RECORDS FOR THIS TASK »
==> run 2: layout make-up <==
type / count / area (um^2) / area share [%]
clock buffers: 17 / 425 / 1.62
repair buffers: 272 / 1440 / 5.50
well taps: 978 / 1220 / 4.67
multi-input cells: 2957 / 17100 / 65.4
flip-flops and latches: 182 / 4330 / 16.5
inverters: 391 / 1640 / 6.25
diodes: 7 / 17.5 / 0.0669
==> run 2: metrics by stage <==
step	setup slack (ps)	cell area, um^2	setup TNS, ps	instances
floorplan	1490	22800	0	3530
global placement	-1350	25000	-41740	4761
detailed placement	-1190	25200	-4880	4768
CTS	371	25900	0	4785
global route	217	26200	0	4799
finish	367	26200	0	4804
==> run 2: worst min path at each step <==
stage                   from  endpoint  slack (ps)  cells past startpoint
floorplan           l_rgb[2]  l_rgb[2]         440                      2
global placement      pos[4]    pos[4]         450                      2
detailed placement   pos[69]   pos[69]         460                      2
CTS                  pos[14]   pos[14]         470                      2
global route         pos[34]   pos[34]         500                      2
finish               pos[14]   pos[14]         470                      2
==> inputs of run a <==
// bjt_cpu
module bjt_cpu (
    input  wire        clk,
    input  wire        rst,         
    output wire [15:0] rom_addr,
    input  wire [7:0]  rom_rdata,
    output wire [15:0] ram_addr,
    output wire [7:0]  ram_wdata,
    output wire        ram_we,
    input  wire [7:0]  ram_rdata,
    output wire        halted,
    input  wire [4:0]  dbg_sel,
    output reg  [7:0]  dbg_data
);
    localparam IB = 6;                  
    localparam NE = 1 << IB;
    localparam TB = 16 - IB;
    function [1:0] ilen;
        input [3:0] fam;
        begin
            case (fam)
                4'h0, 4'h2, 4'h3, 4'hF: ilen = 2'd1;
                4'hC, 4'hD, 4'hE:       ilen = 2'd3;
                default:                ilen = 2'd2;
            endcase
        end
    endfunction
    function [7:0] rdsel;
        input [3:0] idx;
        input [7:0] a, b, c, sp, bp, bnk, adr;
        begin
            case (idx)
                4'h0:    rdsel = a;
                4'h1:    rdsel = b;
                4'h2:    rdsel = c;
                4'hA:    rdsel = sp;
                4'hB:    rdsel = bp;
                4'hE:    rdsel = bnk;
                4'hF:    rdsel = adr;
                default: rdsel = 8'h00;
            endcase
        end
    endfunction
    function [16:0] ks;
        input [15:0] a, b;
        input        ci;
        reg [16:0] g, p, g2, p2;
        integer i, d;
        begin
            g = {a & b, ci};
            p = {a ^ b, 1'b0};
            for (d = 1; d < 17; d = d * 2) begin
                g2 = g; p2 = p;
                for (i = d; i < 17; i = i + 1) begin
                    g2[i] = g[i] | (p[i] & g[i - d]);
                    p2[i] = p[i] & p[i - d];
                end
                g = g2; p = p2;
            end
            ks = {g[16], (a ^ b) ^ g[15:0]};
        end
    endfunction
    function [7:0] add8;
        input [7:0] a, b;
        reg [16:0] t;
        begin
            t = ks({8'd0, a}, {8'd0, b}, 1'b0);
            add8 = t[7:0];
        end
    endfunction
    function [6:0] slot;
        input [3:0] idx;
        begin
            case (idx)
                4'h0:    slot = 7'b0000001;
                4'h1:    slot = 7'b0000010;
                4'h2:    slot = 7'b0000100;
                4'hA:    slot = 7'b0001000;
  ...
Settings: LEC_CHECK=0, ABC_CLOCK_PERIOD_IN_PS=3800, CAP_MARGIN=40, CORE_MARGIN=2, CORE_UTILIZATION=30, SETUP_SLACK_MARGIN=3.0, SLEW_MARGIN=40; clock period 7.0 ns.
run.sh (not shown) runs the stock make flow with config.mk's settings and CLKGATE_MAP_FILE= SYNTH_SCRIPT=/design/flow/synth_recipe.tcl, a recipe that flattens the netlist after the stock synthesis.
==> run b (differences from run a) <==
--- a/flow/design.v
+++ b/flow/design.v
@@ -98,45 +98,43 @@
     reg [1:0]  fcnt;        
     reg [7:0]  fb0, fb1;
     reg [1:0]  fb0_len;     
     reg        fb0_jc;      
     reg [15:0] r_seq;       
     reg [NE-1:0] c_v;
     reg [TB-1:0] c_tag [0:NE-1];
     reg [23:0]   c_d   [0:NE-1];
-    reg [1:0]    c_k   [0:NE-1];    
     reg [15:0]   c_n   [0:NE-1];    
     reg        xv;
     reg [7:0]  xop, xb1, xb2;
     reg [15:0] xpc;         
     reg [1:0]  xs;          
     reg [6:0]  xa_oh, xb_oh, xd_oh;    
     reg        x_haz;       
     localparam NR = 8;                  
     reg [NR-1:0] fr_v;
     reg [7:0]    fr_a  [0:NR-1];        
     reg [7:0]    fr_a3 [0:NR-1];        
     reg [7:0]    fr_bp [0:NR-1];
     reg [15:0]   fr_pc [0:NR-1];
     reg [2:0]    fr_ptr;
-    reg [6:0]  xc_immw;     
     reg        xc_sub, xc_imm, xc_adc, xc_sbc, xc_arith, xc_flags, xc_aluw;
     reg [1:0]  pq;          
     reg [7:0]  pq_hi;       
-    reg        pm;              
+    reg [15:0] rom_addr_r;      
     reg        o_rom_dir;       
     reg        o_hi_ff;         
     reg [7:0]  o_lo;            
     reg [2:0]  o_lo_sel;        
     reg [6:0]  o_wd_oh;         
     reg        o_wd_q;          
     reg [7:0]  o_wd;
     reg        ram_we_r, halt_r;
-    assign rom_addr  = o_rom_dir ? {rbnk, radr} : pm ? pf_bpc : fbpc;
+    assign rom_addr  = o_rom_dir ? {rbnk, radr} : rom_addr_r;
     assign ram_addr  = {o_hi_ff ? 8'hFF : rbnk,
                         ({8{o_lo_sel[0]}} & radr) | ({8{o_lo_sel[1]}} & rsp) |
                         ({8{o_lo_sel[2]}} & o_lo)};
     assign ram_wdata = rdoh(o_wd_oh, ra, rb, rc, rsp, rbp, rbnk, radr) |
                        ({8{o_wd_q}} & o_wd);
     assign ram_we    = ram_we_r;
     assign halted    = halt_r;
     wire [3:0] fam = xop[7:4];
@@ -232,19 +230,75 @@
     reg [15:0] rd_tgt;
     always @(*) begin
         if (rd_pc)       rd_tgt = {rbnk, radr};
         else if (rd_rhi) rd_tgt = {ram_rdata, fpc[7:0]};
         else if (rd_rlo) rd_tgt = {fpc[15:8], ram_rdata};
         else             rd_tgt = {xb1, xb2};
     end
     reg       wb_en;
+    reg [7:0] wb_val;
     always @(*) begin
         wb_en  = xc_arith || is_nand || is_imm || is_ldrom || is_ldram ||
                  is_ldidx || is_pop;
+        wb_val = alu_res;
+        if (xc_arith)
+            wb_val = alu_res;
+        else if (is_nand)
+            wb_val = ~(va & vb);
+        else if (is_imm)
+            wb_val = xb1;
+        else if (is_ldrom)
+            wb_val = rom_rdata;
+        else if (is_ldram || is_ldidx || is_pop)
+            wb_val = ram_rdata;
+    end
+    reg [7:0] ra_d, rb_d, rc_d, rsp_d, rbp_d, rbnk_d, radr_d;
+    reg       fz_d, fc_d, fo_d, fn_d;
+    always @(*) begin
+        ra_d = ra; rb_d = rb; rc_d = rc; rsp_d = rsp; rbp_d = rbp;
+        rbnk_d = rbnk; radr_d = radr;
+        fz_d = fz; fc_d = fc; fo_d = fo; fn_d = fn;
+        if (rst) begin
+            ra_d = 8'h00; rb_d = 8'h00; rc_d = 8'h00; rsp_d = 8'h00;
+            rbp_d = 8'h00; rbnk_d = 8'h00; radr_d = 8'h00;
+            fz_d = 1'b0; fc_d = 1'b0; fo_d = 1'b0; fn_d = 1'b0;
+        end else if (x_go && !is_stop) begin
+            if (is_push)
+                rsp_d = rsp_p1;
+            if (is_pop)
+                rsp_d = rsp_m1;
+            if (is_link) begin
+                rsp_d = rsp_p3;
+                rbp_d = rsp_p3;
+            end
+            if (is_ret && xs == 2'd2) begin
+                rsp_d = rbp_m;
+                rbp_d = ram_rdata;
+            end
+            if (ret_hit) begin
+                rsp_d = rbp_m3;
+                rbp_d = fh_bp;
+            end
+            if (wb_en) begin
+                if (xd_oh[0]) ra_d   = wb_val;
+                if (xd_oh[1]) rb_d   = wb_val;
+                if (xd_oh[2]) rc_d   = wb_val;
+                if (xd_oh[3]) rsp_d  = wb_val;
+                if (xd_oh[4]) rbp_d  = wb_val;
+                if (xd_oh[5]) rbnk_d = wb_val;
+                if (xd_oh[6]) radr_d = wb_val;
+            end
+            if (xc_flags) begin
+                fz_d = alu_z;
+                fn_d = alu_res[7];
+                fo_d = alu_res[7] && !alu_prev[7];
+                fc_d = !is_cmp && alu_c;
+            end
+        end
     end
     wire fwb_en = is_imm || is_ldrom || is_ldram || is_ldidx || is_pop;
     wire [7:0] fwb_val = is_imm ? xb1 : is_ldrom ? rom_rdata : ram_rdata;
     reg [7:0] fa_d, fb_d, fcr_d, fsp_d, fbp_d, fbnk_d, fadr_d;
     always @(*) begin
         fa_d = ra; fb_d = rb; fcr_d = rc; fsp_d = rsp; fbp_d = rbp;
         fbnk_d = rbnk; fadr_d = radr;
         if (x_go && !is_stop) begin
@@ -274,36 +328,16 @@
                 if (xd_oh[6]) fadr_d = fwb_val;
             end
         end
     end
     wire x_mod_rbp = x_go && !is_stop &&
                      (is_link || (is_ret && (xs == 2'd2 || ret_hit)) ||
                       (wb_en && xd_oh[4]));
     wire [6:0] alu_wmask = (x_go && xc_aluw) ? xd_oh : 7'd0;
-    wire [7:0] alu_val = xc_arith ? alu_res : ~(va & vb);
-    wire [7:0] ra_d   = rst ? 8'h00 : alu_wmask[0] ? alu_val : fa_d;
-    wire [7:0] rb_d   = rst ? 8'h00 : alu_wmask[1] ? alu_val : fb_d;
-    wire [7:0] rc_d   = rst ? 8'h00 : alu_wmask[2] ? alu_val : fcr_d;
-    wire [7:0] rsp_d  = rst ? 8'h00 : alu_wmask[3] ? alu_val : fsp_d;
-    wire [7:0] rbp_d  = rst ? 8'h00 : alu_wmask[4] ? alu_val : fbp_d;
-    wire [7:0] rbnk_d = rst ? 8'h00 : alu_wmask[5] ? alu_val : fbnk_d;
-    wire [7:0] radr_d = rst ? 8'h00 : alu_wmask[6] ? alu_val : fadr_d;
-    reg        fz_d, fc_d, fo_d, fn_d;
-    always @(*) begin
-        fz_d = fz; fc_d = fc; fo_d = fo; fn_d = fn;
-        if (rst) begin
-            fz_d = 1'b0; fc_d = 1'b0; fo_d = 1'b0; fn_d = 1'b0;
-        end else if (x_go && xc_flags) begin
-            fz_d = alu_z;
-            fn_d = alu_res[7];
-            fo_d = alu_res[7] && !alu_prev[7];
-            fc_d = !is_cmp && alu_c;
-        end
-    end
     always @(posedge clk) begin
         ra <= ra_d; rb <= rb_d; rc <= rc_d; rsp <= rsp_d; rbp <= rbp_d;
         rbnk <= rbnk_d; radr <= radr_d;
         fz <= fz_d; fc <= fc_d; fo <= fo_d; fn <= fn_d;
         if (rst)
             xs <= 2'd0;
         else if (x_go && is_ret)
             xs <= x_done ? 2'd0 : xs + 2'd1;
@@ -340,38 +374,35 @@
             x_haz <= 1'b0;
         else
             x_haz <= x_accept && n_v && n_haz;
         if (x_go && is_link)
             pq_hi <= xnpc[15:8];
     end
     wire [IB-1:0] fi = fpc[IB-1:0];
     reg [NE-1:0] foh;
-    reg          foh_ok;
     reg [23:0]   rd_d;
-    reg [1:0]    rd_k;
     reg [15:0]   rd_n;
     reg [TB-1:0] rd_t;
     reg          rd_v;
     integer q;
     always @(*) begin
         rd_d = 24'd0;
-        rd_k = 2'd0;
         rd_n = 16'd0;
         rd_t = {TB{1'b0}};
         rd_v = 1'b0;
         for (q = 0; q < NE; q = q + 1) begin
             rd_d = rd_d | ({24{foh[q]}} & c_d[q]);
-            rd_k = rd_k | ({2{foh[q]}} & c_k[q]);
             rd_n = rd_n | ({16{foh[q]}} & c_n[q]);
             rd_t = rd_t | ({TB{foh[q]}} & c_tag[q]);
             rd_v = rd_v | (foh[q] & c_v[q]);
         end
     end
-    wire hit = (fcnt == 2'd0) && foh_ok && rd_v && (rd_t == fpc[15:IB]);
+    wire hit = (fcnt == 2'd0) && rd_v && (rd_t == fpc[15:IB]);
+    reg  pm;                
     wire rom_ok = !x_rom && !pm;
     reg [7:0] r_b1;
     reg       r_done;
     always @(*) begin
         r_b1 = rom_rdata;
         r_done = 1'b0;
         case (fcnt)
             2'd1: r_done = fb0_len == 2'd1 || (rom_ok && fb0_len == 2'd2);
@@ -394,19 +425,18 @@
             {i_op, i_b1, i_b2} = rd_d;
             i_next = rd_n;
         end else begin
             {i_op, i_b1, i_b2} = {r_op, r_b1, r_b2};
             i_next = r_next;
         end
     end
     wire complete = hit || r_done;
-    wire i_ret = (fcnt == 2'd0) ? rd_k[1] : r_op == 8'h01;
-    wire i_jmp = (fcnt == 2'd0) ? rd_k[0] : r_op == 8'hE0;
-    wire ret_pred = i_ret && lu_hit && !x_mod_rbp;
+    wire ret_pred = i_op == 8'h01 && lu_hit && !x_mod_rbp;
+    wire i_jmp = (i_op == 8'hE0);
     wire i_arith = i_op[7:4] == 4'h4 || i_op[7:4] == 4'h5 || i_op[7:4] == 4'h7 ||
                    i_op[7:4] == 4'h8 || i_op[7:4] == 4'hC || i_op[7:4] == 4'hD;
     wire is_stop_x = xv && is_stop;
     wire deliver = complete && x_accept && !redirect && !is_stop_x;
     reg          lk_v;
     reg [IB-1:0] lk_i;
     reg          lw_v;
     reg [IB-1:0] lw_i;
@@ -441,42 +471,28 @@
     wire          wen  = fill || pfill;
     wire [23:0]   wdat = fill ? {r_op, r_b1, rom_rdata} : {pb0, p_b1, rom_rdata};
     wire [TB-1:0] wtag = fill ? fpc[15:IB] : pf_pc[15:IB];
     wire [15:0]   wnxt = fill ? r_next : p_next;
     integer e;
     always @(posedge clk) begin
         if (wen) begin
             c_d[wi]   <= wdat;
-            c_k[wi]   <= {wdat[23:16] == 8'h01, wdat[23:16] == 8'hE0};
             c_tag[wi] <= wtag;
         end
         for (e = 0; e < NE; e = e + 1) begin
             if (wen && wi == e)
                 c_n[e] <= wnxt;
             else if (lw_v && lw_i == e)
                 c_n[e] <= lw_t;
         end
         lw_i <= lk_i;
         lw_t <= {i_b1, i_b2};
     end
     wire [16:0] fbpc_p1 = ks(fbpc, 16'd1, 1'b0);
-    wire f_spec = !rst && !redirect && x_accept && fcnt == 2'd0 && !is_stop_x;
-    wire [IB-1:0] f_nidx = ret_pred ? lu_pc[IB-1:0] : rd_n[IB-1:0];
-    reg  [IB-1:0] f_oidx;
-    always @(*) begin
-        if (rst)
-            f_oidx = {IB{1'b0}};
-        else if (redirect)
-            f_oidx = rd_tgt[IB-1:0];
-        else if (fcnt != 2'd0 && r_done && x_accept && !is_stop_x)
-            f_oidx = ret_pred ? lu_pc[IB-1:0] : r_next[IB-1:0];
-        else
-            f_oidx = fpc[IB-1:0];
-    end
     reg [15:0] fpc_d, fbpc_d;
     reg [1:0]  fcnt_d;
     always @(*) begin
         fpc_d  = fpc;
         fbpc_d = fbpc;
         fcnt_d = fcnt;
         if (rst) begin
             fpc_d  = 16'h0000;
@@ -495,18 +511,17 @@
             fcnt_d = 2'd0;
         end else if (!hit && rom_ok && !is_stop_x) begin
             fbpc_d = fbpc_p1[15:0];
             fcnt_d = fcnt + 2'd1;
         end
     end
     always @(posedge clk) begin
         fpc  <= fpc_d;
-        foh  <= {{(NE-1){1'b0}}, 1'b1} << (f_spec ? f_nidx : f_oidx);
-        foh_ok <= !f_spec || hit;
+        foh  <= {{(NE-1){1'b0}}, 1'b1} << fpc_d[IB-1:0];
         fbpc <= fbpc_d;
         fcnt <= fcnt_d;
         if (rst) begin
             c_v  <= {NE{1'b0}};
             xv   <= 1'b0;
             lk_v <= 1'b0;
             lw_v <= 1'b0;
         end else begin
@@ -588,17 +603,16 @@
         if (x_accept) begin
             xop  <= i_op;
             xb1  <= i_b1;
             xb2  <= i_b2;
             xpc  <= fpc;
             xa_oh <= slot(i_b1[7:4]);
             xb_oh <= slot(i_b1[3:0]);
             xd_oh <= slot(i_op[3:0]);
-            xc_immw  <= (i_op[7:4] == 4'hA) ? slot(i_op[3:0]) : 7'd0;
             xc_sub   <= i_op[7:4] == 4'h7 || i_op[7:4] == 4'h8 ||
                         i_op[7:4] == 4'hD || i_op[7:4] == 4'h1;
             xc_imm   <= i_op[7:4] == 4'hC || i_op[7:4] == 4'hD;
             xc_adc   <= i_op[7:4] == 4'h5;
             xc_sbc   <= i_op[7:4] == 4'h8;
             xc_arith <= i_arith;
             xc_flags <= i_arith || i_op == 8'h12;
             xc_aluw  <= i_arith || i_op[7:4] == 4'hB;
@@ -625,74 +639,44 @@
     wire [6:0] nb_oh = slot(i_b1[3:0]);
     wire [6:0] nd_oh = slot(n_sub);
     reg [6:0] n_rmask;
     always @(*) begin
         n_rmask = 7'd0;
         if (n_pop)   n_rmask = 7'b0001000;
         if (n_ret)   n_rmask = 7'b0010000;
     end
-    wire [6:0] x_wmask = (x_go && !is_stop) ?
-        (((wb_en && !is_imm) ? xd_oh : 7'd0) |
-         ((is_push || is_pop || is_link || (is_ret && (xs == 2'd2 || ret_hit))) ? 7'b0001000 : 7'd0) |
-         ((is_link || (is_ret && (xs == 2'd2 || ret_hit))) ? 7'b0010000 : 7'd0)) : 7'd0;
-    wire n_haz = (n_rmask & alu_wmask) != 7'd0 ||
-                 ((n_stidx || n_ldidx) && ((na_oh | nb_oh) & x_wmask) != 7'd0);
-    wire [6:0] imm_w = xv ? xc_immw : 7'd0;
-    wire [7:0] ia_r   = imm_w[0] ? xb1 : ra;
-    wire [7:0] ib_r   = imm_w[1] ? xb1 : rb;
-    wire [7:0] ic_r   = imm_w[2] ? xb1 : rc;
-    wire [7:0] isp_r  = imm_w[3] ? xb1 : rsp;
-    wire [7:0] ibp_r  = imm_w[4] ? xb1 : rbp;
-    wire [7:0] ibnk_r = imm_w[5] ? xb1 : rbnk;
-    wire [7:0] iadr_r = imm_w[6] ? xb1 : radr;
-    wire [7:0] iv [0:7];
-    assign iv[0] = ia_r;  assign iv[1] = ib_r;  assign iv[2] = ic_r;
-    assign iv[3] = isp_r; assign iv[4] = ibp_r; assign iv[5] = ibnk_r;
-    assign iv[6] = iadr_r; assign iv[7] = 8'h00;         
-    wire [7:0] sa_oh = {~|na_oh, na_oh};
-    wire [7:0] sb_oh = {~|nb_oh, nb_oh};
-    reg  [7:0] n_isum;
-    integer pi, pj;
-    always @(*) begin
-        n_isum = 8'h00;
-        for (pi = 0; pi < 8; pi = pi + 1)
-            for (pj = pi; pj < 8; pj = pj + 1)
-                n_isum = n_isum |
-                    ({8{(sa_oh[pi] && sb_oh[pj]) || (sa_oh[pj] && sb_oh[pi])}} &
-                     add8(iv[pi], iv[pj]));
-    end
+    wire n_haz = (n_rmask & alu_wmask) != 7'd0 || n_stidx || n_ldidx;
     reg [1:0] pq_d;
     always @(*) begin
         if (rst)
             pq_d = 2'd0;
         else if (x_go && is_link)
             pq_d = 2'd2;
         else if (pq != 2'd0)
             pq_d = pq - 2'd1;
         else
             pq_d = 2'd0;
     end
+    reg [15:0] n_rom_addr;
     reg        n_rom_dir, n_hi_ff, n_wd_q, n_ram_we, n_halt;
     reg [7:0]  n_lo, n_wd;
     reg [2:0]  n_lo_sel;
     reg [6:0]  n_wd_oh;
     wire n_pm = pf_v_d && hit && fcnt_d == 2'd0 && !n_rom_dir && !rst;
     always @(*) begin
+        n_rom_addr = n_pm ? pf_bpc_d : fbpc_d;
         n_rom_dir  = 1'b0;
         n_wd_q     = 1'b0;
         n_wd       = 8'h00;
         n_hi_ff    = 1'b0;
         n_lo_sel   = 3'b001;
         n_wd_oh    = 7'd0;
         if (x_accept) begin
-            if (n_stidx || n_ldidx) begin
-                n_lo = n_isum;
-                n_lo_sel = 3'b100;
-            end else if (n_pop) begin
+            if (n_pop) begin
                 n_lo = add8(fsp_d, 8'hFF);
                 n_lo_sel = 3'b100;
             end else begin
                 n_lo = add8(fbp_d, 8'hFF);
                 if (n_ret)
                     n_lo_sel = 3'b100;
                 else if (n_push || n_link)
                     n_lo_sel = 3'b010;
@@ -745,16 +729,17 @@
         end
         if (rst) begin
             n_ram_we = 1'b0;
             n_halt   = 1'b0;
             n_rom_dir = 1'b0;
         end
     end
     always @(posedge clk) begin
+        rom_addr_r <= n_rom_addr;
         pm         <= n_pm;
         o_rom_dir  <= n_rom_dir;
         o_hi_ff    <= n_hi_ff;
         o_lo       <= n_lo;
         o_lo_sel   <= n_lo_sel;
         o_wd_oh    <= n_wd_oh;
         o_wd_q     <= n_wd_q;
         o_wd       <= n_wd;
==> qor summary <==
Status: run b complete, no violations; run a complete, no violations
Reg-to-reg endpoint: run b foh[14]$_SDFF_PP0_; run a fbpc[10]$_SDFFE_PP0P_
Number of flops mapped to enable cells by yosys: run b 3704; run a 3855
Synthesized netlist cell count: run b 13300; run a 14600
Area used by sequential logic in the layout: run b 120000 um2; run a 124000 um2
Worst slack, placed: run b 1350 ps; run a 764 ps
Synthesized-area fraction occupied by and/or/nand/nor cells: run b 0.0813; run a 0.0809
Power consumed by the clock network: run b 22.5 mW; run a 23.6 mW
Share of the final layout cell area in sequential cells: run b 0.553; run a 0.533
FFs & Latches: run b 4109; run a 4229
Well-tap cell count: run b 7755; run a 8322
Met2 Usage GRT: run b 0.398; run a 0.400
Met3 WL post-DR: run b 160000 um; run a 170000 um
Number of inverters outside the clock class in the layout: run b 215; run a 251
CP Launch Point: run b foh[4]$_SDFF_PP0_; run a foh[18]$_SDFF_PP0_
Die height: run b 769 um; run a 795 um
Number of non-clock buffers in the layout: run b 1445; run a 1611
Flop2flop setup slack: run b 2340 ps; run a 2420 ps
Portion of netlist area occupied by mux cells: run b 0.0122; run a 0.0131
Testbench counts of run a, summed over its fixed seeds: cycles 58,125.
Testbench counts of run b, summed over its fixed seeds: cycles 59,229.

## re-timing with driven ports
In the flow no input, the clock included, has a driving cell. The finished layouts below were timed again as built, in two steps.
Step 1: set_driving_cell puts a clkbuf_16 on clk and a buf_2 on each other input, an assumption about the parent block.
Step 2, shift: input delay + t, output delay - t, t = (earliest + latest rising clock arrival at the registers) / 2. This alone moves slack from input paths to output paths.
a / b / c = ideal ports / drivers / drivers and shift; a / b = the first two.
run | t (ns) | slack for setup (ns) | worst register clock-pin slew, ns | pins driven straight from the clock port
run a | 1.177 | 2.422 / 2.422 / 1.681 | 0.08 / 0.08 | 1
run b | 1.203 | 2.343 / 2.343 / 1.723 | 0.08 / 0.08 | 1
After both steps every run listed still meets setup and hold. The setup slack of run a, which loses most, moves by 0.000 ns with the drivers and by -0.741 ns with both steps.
Context: an optimization exercise on an open-source flow, tuned for small area, a short achievable clock period and few clock cycles. The choices shown serve that exercise and are no tape-out recipe. Only simulation tests tie the RTL to the original design; equivalence was not proved. Power and IR drop assume default switching activity.

File: flow/constraint.sdc
create_clock -name core_clock -period 10.0 [get_ports {clk}]
set_input_delay 2.0000 -clock core_clock [delete_from_list [all_inputs] [get_ports {clk}]]
set_output_delay 2.0000 -clock core_clock [all_outputs]
set_load 0.01 [all_outputs]
File: flow/config.mk
export PLATFORM = sky130hd
export DESIGN_NAME = wzwave_fbs
export DESIGN_NICKNAME = wzwave_fbs
export VERILOG_FILES = /design/flow/design.v
export SDC_FILE = /design/flow/constraint.sdc
export NUM_CORES = 4
export LEC_CHECK = 0
export CAP_MARGIN = 20
export CORE_MARGIN = 2
export CORE_UTILIZATION = 40
export CTS_CLUSTER_DIAMETER = 60
export CTS_CLUSTER_SIZE = 24
export SLEW_MARGIN = 20
export SYNTH_HIERARCHICAL = 1
export TNS_END_PERCENT = 10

AIM OF THE EXERCISE » In the lines above, locate the string "localparam". Copy every line where it occurs.

REPLY »
    localparam IB = 6;                  
    localparam NE = 1 << IB;
    localparam TB = 16 - IB;
     localparam NR = 8;                  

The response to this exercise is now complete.